黑速腾车内挂着一个提线玩偶,还是老位置——后视镜下。
铁牛简直跟个向日葵一样 , 死死盯着黑速腾。它跟我们擦肩而过,又奔向墓场。
我本想把它拦下来,问题是司机是个生面孔,跟他不熟。
铁牛沉默少说十几秒钟,他又骂了句尼玛 , 随后说,“有、有、有问题!”
我心说他咋结巴上了?以前没这毛病啊,难道这次是真的太过于激动了?
但我只是简单的回了句,“你才知道?”
铁牛好一通分析:“黑速腾和出租车都挂着提线玩偶,说明这绝对是同一伙人!是有组织的。而且今早墓场里只有马三出殡 , 所以黑速腾是奔着马三来的。”

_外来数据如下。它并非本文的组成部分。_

==> config.mk <==
export PLATFORM = sky130hd
export DESIGN_NAME = cpu_top
export DESIGN_NICKNAME = d
export VERILOG_FILES = /design/src/cpu_isa_pkg.sv /design/src/cpu_pipe_pkg.sv /design/src/cpu_execute.sv /design/src/cpu_fetch_decode.sv /design/src/cpu_regfile.sv /design/src/cpu_result.sv /design/src/cpu_top.sv
export VERILOG_INCLUDE_DIRS = /design/src
export SDC_FILE = /design/constraint.sdc
export NUM_CORES = 1
export LEC_CHECK = 0
export BUFFER_PORTS_ARGS = -buffer_cell sky130_fd_sc_hd__buf_2
export CAP_MARGIN = 25
export CORE_MARGIN = 8
export CORE_UTILIZATION = 50
export CTS_CLUSTER_DIAMETER = 80
export DETAILED_ROUTE_END_ITERATION = 8
export GPL_TIMING_DRIVEN = 0
export PLACE_DENSITY = 0.67
export SETUP_SLACK_MARGIN = 0.05
export SYNTH_ARGS = -nofsm -noshare
export SYNTH_HDL_FRONTEND = slang
export SYNTH_SLANG_ARGS = --single-unit
==> constraint.sdc <==
create_clock -name clk -period 6.95 [get_ports clk]
set_input_delay 0.3475 -clock clk [delete_from_list [all_inputs] [get_ports clk]]
set_output_delay 0.3475 -clock clk [all_outputs]
set_load 0.03 [all_outputs]
==> src/cpu_defs.svh <==
`ifndef CPU_DEFS_SVH
`define CPU_DEFS_SVH

// Data and instruction word width
`define CPU_XLEN 16

// Register file geometry
`define CPU_REG_W 3
`define CPU_NREGS 8

// Opcode field width, top bits of the instruction
`define CPU_OPC_W 5

// First fetch address after reset
`define CPU_RESET_PC 16'h0000

// Bubble encoding, opcode 00001 with zero operands
`define CPU_NOP_INSTR 16'h0800

`endif

==> src/cpu_isa_pkg.sv <==
package cpu_isa_pkg;

   `include "cpu_defs.svh"

   // Data or address word
   typedef logic [`CPU_XLEN-1:0] word_t;

   // Register number
   typedef logic [`CPU_REG_W-1:0] reg_idx_t;

   // Opcodes, HALT at 0 and NOP at 1
   typedef enum logic [`CPU_OPC_W-1:0] {
      OPC_HALT = 5'b00000,
      OPC_NOP  = 5'b00001,
      OPC_J    = 5'b00100,
      OPC_ADDI = 5'b01000,
      OPC_BEQZ = 5'b01100,
      OPC_BNEZ = 5'b01101,
      OPC_ST   = 5'b10000,
      OPC_LD   = 5'b10001,
      OPC_LI   = 5'b11000,
      OPC_ADD  = 5'b11100,
      OPC_SUB  = 5'b11101,
      OPC_AND  = 5'b11110,
      OPC_XOR  = 5'b11111
   } opcode_e;

   // ALU operations
   typedef enum logic [2:0] {
      ALU_ADD,
      ALU_SUB,
      ALU_AND,
      ALU_XOR,
      ALU_PASS_B
   } alu_op_e;

   // Instruction fields, low two bits unused by register forms
   typedef struct packed {
      opcode_e    opcode;
      reg_idx_t   rd;
      reg_idx_t   rs;
      reg_idx_t   rt;
      logic [1:0] spare;
   } instr_t;

endpackage

==> src/cpu_pipe_pkg.sv <==
package cpu_pipe_pkg;

   // APB master phases
   typedef enum logic [1:0] {
      APB_IDLE,
      APB_SETUP,
      APB_ACCESS
   } apb_state_e;

   // Write-back source
   typedef enum logic {
      RES_ALU,
      RES_LOAD
   } res_sel_e;

endpackage

==> src/cpu_execute.sv <==
module cpu_execute (
   input  logic                  clk,
   input  logic                  arst_n,
   input  logic                  mem_stall,
   input  logic                  halted,
   input  cpu_isa_pkg::opcode_e  id_opcode,
   input  cpu_isa_pkg::reg_idx_t id_rd,
   input  cpu_isa_pkg::word_t    id_imm,
   input  cpu_isa_pkg::word_t    id_pc_inc,
   input  cpu_isa_pkg::word_t    id_op_a,
   input  cpu_isa_pkg::word_t    id_op_b,
   input  cpu_isa_pkg::word_t    id_store_val,
   output cpu_isa_pkg::opcode_e  ex_opcode,
   output cpu_isa_pkg::reg_idx_t ex_rd,
   output logic                  ex_wr_en,
   output logic                  ex_is_load,
   output cpu_isa_pkg::word_t    ex_result,
   output cpu_isa_pkg::word_t    ex_store_val,
   output logic                  branch_taken,
   output cpu_isa_pkg::word_t    branch_target
);

   cpu_isa_pkg::opcode_e  op_q;
   cpu_isa_pkg::reg_idx_t rd_q;
   cpu_isa_pkg::word_t    imm_q;
   cpu_isa_pkg::word_t    pc_inc_q;
   cpu_isa_pkg::word_t    a_q;
   cpu_isa_pkg::word_t    b_q;
   cpu_isa_pkg::word_t    st_q;
   cpu_isa_pkg::alu_op_e  alu_op;
   cpu_isa_pkg::word_t    alu_out;
   logic                  hold;

   assign hold = mem_stall | halted;

   // Opcode is the control part of the decode/execute register
   always_ff @(posedge clk or negedge arst_n) begin
      if (!arst_n) begin
         op_q <= cpu_isa_pkg::OPC_NOP;
      end else if (!hold) begin
         // Own branch squashes the instruction behind it
         op_q <= branch_taken ? cpu_isa_pkg::OPC_NOP : id_opcode;
      end
   end

   // Operands and immediates
   always_ff @(posedge clk) begin
      if (!hold) begin
         rd_q     <= id_rd;
         imm_q    <= id_imm;
         pc_inc_q <= id_pc_inc;
         a_q      <= id_op_a;
         b_q      <= id_op_b;
         st_q     <= id_store_val;
      end
   end

   // ALU operation and register write per opcode
   always_comb begin
      alu_op   = cpu_isa_pkg::ALU_ADD;
      ex_wr_en = 1'b0;
      case (op_q)
         cpu_isa_pkg::OPC_ADD, cpu_isa_pkg::OPC_ADDI, cpu_isa_pkg::OPC_LD: begin
            ex_wr_en = 1'b1;
         end
         cpu_isa_pkg::OPC_SUB: begin
            alu_op   = cpu_isa_pkg::ALU_SUB;
            ex_wr_en = 1'b1;
         end
         cpu_isa_pkg::OPC_AND: begin
            alu_op   = cpu_isa_pkg::ALU_AND;
            ex_wr_en = 1'b1;
         end
         cpu_isa_pkg::OPC_XOR: begin
            alu_op   = cpu_isa_pkg::ALU_XOR;
            ex_wr_en = 1'b1;
         end
         cpu_isa_pkg::OPC_LI: begin
            alu_op   = cpu_isa_pkg::ALU_PASS_B;
            ex_wr_en = 1'b1;
         end
         // ST uses the adder for its address only
         default: begin
         end
      endcase
   end

   always_comb begin
      case (alu_op)
         cpu_isa_pkg::ALU_SUB:    alu_out = a_q - b_q;
         cpu_isa_pkg::ALU_AND:    alu_out = a_q & b_q;
         cpu_isa_pkg::ALU_XOR:    alu_out = a_q ^ b_q;
         cpu_isa_pkg::ALU_PASS_B: alu_out = b_q;
         default:                 alu_out = a_q + b_q;
      endcase
   end

   // Branch test on rd value
   always_comb begin
      case (op_q)
         cpu_isa_pkg::OPC_BEQZ: branch_taken = (st_q == '0);
         cpu_isa_pkg::OPC_BNEZ: branch_taken = (st_q != '0);
         cpu_isa_pkg::OPC_J:    branch_taken = 1'b1;
         default:               branch_taken = 1'b0;
      endcase
   end

   // Offset counts half-words from PC + 2
   assign branch_target = pc_inc_q + {imm_q[$bits(imm_q)-2:0], 1'b0};

   assign ex_opcode    = op_q;
   assign ex_rd        = rd_q;
   assign ex_is_load   = (op_q == cpu_isa_pkg::OPC_LD);
   assign ex_result    = alu_out;
   assign ex_store_val = st_q;

endmodule

==> src/cpu_fetch_decode.sv <==
`include "cpu_defs.svh"

module cpu_fetch_decode (
   input  logic                  clk,
   input  logic                  arst_n,
   output cpu_isa_pkg::word_t    imem_addr,
   input  cpu_isa_pkg::word_t    imem_data,
   input  logic                  branch_taken,
   input  cpu_isa_pkg::word_t    branch_target,
   input  cpu_isa_pkg::reg_idx_t ex_rd,
   input  logic                  ex_wr_en,
   input  logic                  ex_is_load,
   input  cpu_isa_pkg::word_t    ex_result,
   input  logic                  wb_en,
   input  cpu_isa_pkg::reg_idx_t wb_reg,
   input  cpu_isa_pkg::word_t    wb_data,
   input  logic                  mem_stall,
   input  logic                  halted,
   output cpu_isa_pkg::opcode_e  id_opcode,
   output cpu_isa_pkg::reg_idx_t id_rd,
   output cpu_isa_pkg::word_t    id_imm,
   output cpu_isa_pkg::word_t    id_pc_inc,
   output cpu_isa_pkg::word_t    id_op_a,
   output cpu_isa_pkg::word_t    id_op_b,
   output cpu_isa_pkg::word_t    id_store_val
);

   cpu_isa_pkg::word_t    pc;
   cpu_isa_pkg::word_t    pc_inc;
   cpu_isa_pkg::instr_t   ifid_instr;
   cpu_isa_pkg::word_t    ifid_raw;
   cpu_isa_pkg::word_t    ifid_pc_inc;
   cpu_isa_pkg::opcode_e  opcode;
   cpu_isa_pkg::reg_idx_t rs2_sel;
   cpu_isa_pkg::word_t    rf_rd1;
   cpu_isa_pkg::word_t    rf_rd2;
   cpu_isa_pkg::word_t    fwd_a;
   cpu_isa_pkg::word_t    fwd_b;
   cpu_isa_pkg::word_t    imm;
   logic                  r_type;
   logic                  uses_a;
   logic                  uses_b;
   logic                  lu_stall;
   logic                  hold;

   assign imem_addr = pc;
   assign pc_inc    = pc + `CPU_XLEN'd2;

   // Whole front end freezes on a memory wait or after HALT
   assign hold = mem_stall | halted;

   // PC and fetch/decode instruction
   always_ff @(posedge clk or negedge arst_n) begin
      if (!arst_n) begin
         pc         <= `CPU_RESET_PC;
         ifid_instr <= cpu_isa_pkg::instr_t'(`CPU_NOP_INSTR);
      end else if (!hold) begin
         if (branch_taken) begin
            // Squash the instruction being fetched and the one in decode
            pc         <= branch_target;
            ifid_instr <= cpu_isa_pkg::instr_t'(`CPU_NOP_INSTR);
         end else if (!lu_stall) begin
            pc         <= pc_inc;
            ifid_instr <= cpu_isa_pkg::instr_t'(imem_data);
         end
      end
   end

   // Return address travels with the instruction
   always_ff @(posedge clk) begin
      if (!hold && !branch_taken && !lu_stall) begin
         ifid_pc_inc <= pc_inc;
      end
   end

   assign ifid_raw = ifid_instr;
   assign opcode   = ifid_instr.opcode;

   // Immediate select and operand usage per opcode
   always_comb begin
      imm    = '0;
      r_type = 1'b0;
      uses_a = 1'b0;
      uses_b = 1'b0;
      case (opcode)
         cpu_isa_pkg::OPC_ADD, cpu_isa_pkg::OPC_SUB,
         cpu_isa_pkg::OPC_AND, cpu_isa_pkg::OPC_XOR: begin
            r_type = 1'b1;
            uses_a = 1'b1;
            uses_b = 1'b1;
         end
         cpu_isa_pkg::OPC_ADDI, cpu_isa_pkg::OPC_LD: begin
            uses_a = 1'b1;
            imm    = {{(`CPU_XLEN-5){ifid_raw[4]}}, ifid_raw[4:0]};
         end
         cpu_isa_pkg::OPC_ST: begin
            // Base in rs, store data in rd
            uses_a = 1'b1;
            uses_b = 1'b1;
            imm    = {{(`CPU_XLEN-5){ifid_raw[4]}}, ifid_raw[4:0]};
         end
         cpu_isa_pkg::OPC_LI: begin
            imm = {{(`CPU_XLEN-8){1'b0}}, ifid_raw[7:0]};
         end
         cpu_isa_pkg::OPC_BEQZ, cpu_isa_pkg::OPC_BNEZ: begin
            // Tested register is rd
            uses_b = 1'b1;
            imm    = {{(`CPU_XLEN-8){ifid_raw[7]}}, ifid_raw[7:0]};
         end
         cpu_isa_pkg::OPC_J: begin
            imm = {{(`CPU_XLEN-11){ifid_raw[10]}}, ifid_raw[10:0]};
         end
         default: begin
         end
      endcase
   end

   // Second read port: rt for register forms, rd otherwise
   assign rs2_sel = r_type ? ifid_instr.rt : ifid_instr.rd;

   cpu_regfile u_regfile (
      .clk      (clk),
      .arst_n   (arst_n),
      .rs1_sel  (ifid_instr.rs),
      .rs2_sel  (rs2_sel),
      .wr_sel   (wb_reg),
      .wr_en    (wb_en),
      .wr_data  (wb_data),
      .rs1_data (rf_rd1),
      .rs2_data (rf_rd2)
   );

   // Youngest producer wins: execute, then write-back, then file
   assign fwd_a = (ex_wr_en && ex_rd == ifid_instr.rs) ? ex_result :
                  (wb_en && wb_reg == ifid_instr.rs)   ? wb_data   :
                  rf_rd1;
   assign fwd_b = (ex_wr_en && ex_rd == rs2_sel) ? ex_result :
                  (wb_en && wb_reg == rs2_sel)   ? wb_data   :
                  rf_rd2;

   // Load result not ready until result stage
   assign lu_stall = ex_is_load &&
                     ((uses_a && ex_rd == ifid_instr.rs) || (uses_b && ex_rd == rs2_sel));

   // Bubble goes down while decode holds
   assign id_opcode    = lu_stall ? cpu_isa_pkg::OPC_NOP : opcode;
   assign id_rd        = ifid_instr.rd;
   assign id_imm       = imm;
   assign id_pc_inc    = ifid_pc_inc;
   assign id_op_a      = fwd_a;
   assign id_op_b      = r_type ? fwd_b : imm;
   assign id_store_val = fwd_b;

endmodule

==> src/cpu_regfile.sv <==
`include "cpu_defs.svh"

module cpu_regfile (
   input  logic                  clk,
   input  logic                  arst_n,
   input  cpu_isa_pkg::reg_idx_t rs1_sel,
   input  cpu_isa_pkg::reg_idx_t rs2_sel,
   input  cpu_isa_pkg::reg_idx_t wr_sel,
   input  logic                  wr_en,
   input  cpu_isa_pkg::word_t    wr_data,
   output cpu_isa_pkg::word_t    rs1_data,
   output cpu_isa_pkg::word_t    rs2_data
);

   cpu_isa_pkg::word_t regs [`CPU_NREGS];

   // Single write port, registers start at zero
   always_ff @(posedge clk or negedge arst_n) begin
      if (!arst_n) begin
         for (int i = 0; i < `CPU_NREGS; i++) begin
            regs[i] <= '0;
         end
      end else if (wr_en) begin
         regs[wr_sel] <= wr_data;
      end
   end

   // Reads see the old value during a same-cycle write
   assign rs1_data = regs[rs1_sel];
   assign rs2_data = regs[rs2_sel];

endmodule

==> src/cpu_result.sv <==
module cpu_result (
   input  logic                  clk,
   input  logic                  arst_n,
   input  cpu_isa_pkg::opcode_e  ex_opcode,
   input  cpu_isa_pkg::reg_idx_t ex_rd,
   input  logic                  ex_wr_en,
   input  cpu_isa_pkg::word_t    ex_result,
   input  cpu_isa_pkg::word_t    ex_store_val,
   output logic                  psel,
   output logic                  penable,
   output logic                  pwrite,
   output cpu_isa_pkg::word_t    paddr,
   output cpu_isa_pkg::word_t    pwdata,
   input  cpu_isa_pkg::word_t    prdata,
   input  logic                  pready,
   output logic                  mem_stall,
   output logic                  halted,
   output logic                  wb_en,
   output cpu_isa_pkg::reg_idx_t wb_reg,
   output cpu_isa_pkg::word_t    wb_data
);

   cpu_isa_pkg::opcode_e     res_opcode;
   logic                     res_wr_en;
   cpu_isa_pkg::reg_idx_t    res_rd;
   cpu_isa_pkg::word_t       res_result;
   cpu_isa_pkg::word_t       res_store_val;
   cpu_pipe_pkg::apb_state_e state;
   cpu_pipe_pkg::res_sel_e   res_sel;
   logic                     advance;
   logic                     ex_is_mem;

   assign ex_is_mem = (ex_opcode == cpu_isa_pkg::OPC_LD) ||
                      (ex_opcode == cpu_isa_pkg::OPC_ST);

   // Held through a transfer and frozen once halted
   assign advance = !mem_stall && !halted;

   always_ff @(posedge clk or negedge arst_n) begin
      if (!arst_n) begin
         res_opcode <= cpu_isa_pkg::OPC_NOP;
         res_wr_en  <= 1'b0;
      end else if (advance) begin
         res_opcode <= ex_opcode;
         res_wr_en  <= ex_wr_en;
      end
   end

   // Address, store data and destination
   always_ff @(posedge clk) begin
      if (advance) begin
         res_rd        <= ex_rd;
         res_result    <= ex_result;
         res_store_val <= ex_store_val;
      end
   end

   // SETUP is entered together with the LD or ST
   always_ff @(posedge clk or negedge arst_n) begin
      if (!arst_n) begin
         state <= cpu_pipe_pkg::APB_IDLE;
      end else begin
         case (state)
            cpu_pipe_pkg::APB_SETUP: begin
               state <= cpu_pipe_pkg::APB_ACCESS;
            end
            cpu_pipe_pkg::APB_ACCESS: begin
               if (pready) begin
                  // Back-to-back access goes straight to the next SETUP
                  state <= ex_is_mem ? cpu_pipe_pkg::APB_SETUP : cpu_pipe_pkg::APB_IDLE;
               end
            end
            default: begin
               if (advance && ex_is_mem) begin
                  state <= cpu_pipe_pkg::APB_SETUP;
               end
            end
         endcase
      end
   end

   assign psel    = (state != cpu_pipe_pkg::APB_IDLE);
   assign penable = (state == cpu_pipe_pkg::APB_ACCESS);
   assign pwrite  = (res_opcode == cpu_isa_pkg::OPC_ST);
   assign paddr   = res_result;
   assign pwdata  = res_store_val;

   // Earlier stages wait from SETUP until the slave is ready
   assign mem_stall = (state == cpu_pipe_pkg::APB_SETUP) ||
                      (state == cpu_pipe_pkg::APB_ACCESS && !pready);

   // Stays high until reset since the result register freezes on HALT
   assign halted = (res_opcode == cpu_isa_pkg::OPC_HALT);

   // Load data arrives with pready
   assign res_sel = (res_opcode == cpu_isa_pkg::OPC_LD) ? cpu_pipe_pkg::RES_LOAD :
                                                          cpu_pipe_pkg::RES_ALU;
   assign wb_data = (res_sel == cpu_pipe_pkg::RES_LOAD) ? prdata : res_result;
   assign wb_en   = res_wr_en && !mem_stall;
   assign wb_reg  = res_rd;

endmodule

==> src/cpu_top.sv <==
module cpu_top (
   input  logic               clk,
   input  logic               arst_n,
   output cpu_isa_pkg::word_t imem_addr,
   input  cpu_isa_pkg::word_t imem_data,
   output logic               psel,
   output logic               penable,
   output logic               pwrite,
   output cpu_isa_pkg::word_t paddr,
   output cpu_isa_pkg::word_t pwdata,
   input  cpu_isa_pkg::word_t prdata,
   input  logic               pready,
   output logic               halted
);

   // Decode to execute
   cpu_isa_pkg::opcode_e  id_opcode;
   cpu_isa_pkg::reg_idx_t id_rd;
   cpu_isa_pkg::word_t    id_imm;
   cpu_isa_pkg::word_t    id_pc_inc;
   cpu_isa_pkg::word_t    id_op_a;
   cpu_isa_pkg::word_t    id_op_b;
   cpu_isa_pkg::word_t    id_store_val;

   // Execute to result, also forwarding and branch redirect
   cpu_isa_pkg::opcode_e  ex_opcode;
   cpu_isa_pkg::reg_idx_t ex_rd;
   logic                  ex_wr_en;
   logic                  ex_is_load;
   cpu_isa_pkg::word_t    ex_result;
   cpu_isa_pkg::word_t    ex_store_val;
   logic                  branch_taken;
   cpu_isa_pkg::word_t    branch_target;

   // Write-back and stall
   logic                  wb_en;
   cpu_isa_pkg::reg_idx_t wb_reg;
   cpu_isa_pkg::word_t    wb_data;
   logic                  mem_stall;

   cpu_fetch_decode u_fetch_decode (
      .clk           (clk),
      .arst_n        (arst_n),
      .imem_addr     (imem_addr),
      .imem_data     (imem_data),
      .branch_taken  (branch_taken),
      .branch_target (branch_target),
      .ex_rd         (ex_rd),
      .ex_wr_en      (ex_wr_en),
      .ex_is_load    (ex_is_load),
      .ex_result     (ex_result),
      .wb_en         (wb_en),
      .wb_reg        (wb_reg),
      .wb_data       (wb_data),
      .mem_stall     (mem_stall),
      .halted        (halted),
      .id_opcode     (id_opcode),
      .id_rd         (id_rd),
      .id_imm        (id_imm),
      .id_pc_inc     (id_pc_inc),
      .id_op_a       (id_op_a),
      .id_op_b       (id_op_b),
      .id_store_val  (id_store_val)
   );

   cpu_execute u_execute (
      .clk           (clk),
      .arst_n        (arst_n),
      .mem_stall     (mem_stall),
      .halted        (halted),
      .id_opcode     (id_opcode),
      .id_rd         (id_rd),
      .id_imm        (id_imm),
      .id_pc_inc     (id_pc_inc),
      .id_op_a       (id_op_a),
      .id_op_b       (id_op_b),
      .id_store_val  (id_store_val),
      .ex_opcode     (ex_opcode),
      .ex_rd         (ex_rd),
      .ex_wr_en      (ex_wr_en),
      .ex_is_load    (ex_is_load),
      .ex_result     (ex_result),
      .ex_store_val  (ex_store_val),
      .branch_taken  (branch_taken),
      .branch_target (branch_target)
   );

   cpu_result u_result (
      .clk          (clk),
      .arst_n       (arst_n),
      .ex_opcode    (ex_opcode),
      .ex_rd        (ex_rd),
      .ex_wr_en     (ex_wr_en),
      .ex_result    (ex_result),
      .ex_store_val (ex_store_val),
      .psel         (psel),
      .penable      (penable),
      .pwrite       (pwrite),
      .paddr        (paddr),
      .pwdata       (pwdata),
      .prdata       (prdata),
      .pready       (pready),
      .mem_stall    (mem_stall),
      .halted       (halted),
      .wb_en        (wb_en),
      .wb_reg       (wb_reg),
      .wb_data      (wb_data)
   );

endmodule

他严重怀疑上阿虎了 , 跟我说,“这伙人一定是阿虎的手下!”
我也这么想过。但很快把这想法pass了。
记得那天从殡仪馆回来后 , 我给阿虎去了电话,当得知警察找我麻烦时 , 他反应很大,不像装出来的。
这时铁牛又分析,“难道是二嘎?这些‘提线玩偶’是他朋友?二嘎对咱俩不怀好意?”
我心说你可拉倒吧 , 就二嘎那德行 , 见到阿虎就点头哈脑的,他有这魄力?
我俩暂时把提线玩偶的事放在一旁,也因为肚子实在咕咕叫了。
我俩坐摩托 , 来到一个羊汤店。
不是有那句话么?早晨喝羊汤,精神一整天!
我和铁牛吃饭时,都没咋说话,各自捧着手机玩着。
我没料到,突然间,阿虎发了个定位过来。
我潜意识一愣,反问:“这是哪?”
阿虎:“速来!”
我特意把定位导到高德地图里。好嘛,也是一处墓地,但跟马三葬礼不在一个地方。
我心说他啥意思?让我和铁牛再参加另一个人的葬礼么?
妈的,今天日子有这么特殊?净死人了呢!
但我多多少少了解点阿虎的脾气了。他是不二话的主儿。
既然如此,我把手机举着,让铁牛看了看。
我俩的羊汤都没喝完 , 又风风火火的好一通赶路。
较真的说,他给的最终定位不是啥正经地方。也亏得我俩有摩托。
最终摩托停在半山腰上 , 附近全是荒草地。
但隔远这么一看,我俩发现,山下方有人正在烧纸。还是个熟人——那个让我玩驼骨的富婆!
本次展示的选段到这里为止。